= Beginning of Section =

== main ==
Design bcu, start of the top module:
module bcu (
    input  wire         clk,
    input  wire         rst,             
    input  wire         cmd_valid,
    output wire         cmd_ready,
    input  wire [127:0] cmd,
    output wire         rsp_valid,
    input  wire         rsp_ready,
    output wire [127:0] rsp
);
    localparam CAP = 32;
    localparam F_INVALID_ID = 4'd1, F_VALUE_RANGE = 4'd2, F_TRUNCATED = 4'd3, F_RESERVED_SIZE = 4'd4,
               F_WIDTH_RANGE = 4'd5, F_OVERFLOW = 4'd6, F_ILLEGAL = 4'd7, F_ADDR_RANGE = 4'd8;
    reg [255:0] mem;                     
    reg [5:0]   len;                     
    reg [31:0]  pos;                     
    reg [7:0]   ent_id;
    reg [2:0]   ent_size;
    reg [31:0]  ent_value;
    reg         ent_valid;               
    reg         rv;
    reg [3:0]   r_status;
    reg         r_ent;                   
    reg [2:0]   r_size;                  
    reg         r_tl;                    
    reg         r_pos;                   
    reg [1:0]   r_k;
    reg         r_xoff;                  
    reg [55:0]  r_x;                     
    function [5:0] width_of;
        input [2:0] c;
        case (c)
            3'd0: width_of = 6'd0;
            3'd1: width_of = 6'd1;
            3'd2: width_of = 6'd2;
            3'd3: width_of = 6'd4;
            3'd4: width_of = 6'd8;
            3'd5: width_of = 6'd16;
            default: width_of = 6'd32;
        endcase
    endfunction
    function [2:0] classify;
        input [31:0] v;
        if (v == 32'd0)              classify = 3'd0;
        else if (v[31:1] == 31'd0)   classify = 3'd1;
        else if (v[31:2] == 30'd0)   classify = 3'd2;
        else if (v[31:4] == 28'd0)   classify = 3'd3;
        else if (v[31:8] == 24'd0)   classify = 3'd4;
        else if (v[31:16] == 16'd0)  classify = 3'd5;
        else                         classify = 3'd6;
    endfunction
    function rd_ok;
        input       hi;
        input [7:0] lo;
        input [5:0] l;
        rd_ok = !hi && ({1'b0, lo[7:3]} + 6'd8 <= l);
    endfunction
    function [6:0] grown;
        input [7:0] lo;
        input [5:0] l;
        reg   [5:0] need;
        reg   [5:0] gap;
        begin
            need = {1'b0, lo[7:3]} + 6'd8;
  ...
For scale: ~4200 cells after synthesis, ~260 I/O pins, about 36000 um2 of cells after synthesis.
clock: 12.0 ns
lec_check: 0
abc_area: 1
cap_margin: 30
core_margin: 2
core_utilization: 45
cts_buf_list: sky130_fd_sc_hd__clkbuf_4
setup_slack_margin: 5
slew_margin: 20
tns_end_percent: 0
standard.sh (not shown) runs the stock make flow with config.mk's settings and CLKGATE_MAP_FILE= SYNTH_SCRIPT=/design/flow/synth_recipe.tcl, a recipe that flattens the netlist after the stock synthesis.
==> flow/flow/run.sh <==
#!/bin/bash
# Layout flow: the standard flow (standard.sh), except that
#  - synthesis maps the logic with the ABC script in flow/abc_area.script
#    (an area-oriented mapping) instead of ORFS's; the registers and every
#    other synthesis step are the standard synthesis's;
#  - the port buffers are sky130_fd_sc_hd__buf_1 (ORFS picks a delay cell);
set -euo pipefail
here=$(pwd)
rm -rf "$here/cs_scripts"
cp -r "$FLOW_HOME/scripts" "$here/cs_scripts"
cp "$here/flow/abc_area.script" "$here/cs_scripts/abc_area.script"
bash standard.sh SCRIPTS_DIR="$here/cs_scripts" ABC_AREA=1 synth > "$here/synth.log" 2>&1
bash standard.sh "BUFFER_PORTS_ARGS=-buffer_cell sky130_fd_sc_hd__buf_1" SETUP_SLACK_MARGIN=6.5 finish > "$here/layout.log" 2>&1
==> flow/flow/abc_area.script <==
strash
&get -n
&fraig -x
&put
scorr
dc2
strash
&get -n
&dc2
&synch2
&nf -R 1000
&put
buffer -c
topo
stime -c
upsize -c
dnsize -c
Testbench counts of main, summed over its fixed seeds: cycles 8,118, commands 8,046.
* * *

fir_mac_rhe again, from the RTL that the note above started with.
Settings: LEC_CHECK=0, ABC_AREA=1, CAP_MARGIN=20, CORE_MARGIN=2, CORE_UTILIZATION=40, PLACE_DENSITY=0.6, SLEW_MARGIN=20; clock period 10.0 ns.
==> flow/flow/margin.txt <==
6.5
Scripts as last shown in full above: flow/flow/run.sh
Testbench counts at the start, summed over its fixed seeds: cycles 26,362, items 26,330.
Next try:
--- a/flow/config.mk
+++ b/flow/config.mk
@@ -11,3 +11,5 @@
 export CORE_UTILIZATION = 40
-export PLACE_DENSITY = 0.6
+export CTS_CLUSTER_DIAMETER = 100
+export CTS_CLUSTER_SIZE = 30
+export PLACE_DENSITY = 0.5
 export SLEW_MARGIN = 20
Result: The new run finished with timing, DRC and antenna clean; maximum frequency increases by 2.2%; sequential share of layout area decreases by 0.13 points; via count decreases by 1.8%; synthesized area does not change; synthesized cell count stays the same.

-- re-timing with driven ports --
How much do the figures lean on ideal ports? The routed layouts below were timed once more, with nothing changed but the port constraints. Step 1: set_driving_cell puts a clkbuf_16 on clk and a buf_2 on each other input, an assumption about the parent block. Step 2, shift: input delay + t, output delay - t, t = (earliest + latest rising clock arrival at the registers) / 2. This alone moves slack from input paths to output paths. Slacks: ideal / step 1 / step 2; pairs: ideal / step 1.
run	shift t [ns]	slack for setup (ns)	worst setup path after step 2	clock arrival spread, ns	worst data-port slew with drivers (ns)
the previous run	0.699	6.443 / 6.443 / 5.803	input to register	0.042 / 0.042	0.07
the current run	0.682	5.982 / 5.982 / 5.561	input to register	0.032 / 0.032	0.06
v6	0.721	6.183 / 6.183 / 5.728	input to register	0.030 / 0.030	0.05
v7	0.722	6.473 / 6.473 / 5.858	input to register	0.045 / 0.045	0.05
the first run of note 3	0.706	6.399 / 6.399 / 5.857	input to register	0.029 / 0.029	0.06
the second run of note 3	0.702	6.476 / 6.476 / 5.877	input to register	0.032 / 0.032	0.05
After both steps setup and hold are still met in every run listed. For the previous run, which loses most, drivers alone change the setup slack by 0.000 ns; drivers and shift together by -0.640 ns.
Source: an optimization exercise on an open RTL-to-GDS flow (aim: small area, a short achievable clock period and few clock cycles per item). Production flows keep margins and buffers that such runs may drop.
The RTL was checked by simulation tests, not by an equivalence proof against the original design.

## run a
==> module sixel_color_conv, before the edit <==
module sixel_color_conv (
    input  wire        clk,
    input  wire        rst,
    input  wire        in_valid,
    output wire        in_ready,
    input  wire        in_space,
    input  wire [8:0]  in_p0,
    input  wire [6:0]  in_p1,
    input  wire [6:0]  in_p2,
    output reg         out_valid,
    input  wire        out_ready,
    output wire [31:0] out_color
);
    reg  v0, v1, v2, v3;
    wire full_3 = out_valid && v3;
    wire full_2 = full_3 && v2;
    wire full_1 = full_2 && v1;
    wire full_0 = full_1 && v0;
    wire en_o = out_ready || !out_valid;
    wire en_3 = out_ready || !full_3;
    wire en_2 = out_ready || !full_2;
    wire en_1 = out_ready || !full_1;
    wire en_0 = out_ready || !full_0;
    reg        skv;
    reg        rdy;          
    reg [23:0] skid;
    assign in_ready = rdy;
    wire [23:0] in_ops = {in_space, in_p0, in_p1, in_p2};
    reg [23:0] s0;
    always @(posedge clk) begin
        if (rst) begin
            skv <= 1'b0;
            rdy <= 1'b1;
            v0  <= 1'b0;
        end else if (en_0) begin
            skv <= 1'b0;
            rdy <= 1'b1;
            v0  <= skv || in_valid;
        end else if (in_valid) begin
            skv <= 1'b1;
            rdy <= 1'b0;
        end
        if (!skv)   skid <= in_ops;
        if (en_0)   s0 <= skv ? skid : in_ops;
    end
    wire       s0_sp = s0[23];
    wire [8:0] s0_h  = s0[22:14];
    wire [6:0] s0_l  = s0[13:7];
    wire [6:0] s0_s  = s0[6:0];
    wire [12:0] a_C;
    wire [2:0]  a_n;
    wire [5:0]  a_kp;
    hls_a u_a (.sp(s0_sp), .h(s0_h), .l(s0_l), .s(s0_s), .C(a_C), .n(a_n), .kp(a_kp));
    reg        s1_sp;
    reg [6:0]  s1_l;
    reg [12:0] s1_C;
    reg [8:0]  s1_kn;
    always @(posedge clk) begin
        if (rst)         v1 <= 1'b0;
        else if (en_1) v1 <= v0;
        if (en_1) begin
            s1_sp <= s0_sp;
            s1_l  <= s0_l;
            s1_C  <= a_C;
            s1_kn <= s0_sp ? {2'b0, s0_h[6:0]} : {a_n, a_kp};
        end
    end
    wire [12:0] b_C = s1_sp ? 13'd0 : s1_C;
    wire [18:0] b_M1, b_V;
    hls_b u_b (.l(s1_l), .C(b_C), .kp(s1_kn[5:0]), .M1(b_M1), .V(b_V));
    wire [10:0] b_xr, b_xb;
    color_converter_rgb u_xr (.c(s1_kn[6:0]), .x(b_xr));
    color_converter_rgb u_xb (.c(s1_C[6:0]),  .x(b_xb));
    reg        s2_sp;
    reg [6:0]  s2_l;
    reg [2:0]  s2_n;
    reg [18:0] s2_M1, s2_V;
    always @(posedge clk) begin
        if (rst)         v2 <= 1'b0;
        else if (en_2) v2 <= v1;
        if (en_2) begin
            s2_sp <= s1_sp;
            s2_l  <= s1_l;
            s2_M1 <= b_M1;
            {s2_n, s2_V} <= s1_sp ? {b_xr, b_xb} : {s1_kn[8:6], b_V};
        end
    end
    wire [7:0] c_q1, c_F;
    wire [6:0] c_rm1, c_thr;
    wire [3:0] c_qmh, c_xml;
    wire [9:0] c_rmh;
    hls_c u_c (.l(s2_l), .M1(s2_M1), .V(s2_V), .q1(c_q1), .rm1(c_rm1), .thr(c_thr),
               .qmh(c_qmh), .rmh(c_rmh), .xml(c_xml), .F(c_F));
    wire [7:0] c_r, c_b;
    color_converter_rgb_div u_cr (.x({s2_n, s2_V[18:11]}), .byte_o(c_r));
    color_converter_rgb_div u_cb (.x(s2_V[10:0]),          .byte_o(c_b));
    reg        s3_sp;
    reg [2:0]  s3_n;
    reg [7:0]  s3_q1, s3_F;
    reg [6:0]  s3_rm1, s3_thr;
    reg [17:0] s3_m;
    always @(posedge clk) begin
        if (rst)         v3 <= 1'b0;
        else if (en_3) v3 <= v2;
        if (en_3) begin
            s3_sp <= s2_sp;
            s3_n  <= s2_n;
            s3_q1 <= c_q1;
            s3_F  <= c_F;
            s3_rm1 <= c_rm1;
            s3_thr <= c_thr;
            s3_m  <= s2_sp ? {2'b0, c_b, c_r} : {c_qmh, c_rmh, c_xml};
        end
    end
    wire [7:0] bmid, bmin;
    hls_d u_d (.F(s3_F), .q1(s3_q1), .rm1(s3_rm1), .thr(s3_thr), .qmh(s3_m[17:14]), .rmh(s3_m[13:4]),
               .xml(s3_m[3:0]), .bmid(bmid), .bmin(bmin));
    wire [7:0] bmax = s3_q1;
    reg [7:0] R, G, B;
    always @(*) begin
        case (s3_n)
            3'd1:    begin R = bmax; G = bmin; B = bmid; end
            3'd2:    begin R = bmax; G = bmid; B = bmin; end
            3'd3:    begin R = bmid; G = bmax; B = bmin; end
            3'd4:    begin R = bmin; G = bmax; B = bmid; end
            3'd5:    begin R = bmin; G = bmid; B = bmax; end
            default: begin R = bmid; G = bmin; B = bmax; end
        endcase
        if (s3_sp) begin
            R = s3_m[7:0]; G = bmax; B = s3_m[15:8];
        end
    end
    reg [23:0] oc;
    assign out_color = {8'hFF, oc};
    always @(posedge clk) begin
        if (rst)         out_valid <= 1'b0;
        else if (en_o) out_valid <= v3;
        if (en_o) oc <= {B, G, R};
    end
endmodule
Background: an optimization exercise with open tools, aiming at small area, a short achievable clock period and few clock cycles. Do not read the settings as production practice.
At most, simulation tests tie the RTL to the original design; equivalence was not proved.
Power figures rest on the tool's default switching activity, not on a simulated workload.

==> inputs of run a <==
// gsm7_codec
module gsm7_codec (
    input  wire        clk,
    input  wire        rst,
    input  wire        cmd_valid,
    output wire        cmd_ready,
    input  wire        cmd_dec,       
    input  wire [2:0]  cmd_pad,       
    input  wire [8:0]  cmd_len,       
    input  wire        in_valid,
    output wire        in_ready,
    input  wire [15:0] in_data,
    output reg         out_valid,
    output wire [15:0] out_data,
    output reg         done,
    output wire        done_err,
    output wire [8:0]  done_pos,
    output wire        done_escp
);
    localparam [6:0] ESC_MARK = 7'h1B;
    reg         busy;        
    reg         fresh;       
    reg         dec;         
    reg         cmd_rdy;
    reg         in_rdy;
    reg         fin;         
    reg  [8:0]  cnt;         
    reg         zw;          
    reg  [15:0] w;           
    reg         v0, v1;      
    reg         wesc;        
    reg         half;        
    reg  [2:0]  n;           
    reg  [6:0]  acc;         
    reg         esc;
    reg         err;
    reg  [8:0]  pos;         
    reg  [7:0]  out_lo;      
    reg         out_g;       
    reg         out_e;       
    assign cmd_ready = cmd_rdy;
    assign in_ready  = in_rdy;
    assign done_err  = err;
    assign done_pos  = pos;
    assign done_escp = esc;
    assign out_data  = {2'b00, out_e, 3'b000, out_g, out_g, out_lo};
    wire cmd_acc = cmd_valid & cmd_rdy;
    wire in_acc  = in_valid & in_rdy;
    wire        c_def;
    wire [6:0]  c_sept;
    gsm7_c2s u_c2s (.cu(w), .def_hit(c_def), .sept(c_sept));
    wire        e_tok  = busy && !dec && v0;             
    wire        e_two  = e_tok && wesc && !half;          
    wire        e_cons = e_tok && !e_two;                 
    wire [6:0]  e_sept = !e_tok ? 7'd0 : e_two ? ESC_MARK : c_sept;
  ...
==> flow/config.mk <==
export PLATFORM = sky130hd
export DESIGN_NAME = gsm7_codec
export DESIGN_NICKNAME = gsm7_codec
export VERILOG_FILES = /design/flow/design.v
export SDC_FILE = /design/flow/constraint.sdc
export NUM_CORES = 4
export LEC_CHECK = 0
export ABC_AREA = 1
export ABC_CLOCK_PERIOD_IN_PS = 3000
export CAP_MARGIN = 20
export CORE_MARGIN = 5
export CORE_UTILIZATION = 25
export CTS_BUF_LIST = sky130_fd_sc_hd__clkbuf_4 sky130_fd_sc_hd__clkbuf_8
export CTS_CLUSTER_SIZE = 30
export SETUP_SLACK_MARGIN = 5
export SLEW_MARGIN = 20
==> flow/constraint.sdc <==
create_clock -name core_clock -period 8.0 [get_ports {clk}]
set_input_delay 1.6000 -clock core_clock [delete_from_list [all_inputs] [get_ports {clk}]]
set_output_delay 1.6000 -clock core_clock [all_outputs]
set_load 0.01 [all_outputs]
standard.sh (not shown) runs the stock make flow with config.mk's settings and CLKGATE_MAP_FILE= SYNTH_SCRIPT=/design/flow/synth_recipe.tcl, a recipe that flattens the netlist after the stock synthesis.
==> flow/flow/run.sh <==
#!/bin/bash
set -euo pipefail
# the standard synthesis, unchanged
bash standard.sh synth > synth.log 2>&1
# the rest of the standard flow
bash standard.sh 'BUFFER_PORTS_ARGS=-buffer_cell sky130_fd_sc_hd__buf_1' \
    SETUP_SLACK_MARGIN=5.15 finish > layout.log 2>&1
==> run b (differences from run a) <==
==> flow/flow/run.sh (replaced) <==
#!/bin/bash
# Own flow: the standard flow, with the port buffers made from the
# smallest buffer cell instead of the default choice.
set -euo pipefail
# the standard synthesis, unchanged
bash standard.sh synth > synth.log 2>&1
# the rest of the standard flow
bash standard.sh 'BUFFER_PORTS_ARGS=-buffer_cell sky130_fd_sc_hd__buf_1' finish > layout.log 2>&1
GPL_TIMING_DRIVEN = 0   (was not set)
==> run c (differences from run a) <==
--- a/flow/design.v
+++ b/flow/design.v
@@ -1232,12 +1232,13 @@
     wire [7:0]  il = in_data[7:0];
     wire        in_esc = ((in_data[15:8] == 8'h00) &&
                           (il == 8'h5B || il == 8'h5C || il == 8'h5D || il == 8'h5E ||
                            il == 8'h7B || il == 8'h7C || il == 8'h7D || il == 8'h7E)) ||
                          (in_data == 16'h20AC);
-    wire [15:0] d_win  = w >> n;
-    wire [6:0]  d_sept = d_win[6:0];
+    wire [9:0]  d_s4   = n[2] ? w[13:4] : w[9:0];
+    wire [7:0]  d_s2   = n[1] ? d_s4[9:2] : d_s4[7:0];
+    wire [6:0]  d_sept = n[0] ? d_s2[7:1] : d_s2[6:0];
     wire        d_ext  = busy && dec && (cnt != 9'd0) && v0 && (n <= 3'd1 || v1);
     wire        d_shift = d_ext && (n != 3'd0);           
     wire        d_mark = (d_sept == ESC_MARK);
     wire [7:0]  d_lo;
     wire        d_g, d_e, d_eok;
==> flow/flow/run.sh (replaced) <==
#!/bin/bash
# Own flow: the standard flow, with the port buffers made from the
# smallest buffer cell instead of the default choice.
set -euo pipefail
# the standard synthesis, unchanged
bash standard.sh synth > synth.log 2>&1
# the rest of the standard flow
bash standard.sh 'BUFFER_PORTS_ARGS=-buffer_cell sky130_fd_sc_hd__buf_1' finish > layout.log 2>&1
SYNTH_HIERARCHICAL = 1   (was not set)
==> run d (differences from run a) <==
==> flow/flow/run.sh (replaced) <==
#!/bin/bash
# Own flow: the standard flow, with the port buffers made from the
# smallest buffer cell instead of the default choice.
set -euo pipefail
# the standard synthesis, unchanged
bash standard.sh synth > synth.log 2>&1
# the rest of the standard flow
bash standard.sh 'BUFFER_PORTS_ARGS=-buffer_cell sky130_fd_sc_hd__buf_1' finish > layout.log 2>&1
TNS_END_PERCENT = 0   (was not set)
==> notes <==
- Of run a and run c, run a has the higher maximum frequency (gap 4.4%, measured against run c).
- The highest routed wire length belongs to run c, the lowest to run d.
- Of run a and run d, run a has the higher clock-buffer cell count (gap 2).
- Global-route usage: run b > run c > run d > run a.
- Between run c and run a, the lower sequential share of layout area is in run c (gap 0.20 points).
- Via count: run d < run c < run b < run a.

= End of Section =

Work item >> The lines to copy are those in the listing that contain the word "main".

Response box >>
== main ==
Testbench counts of main, summed over its fixed seeds: cycles 8,118, commands 8,046.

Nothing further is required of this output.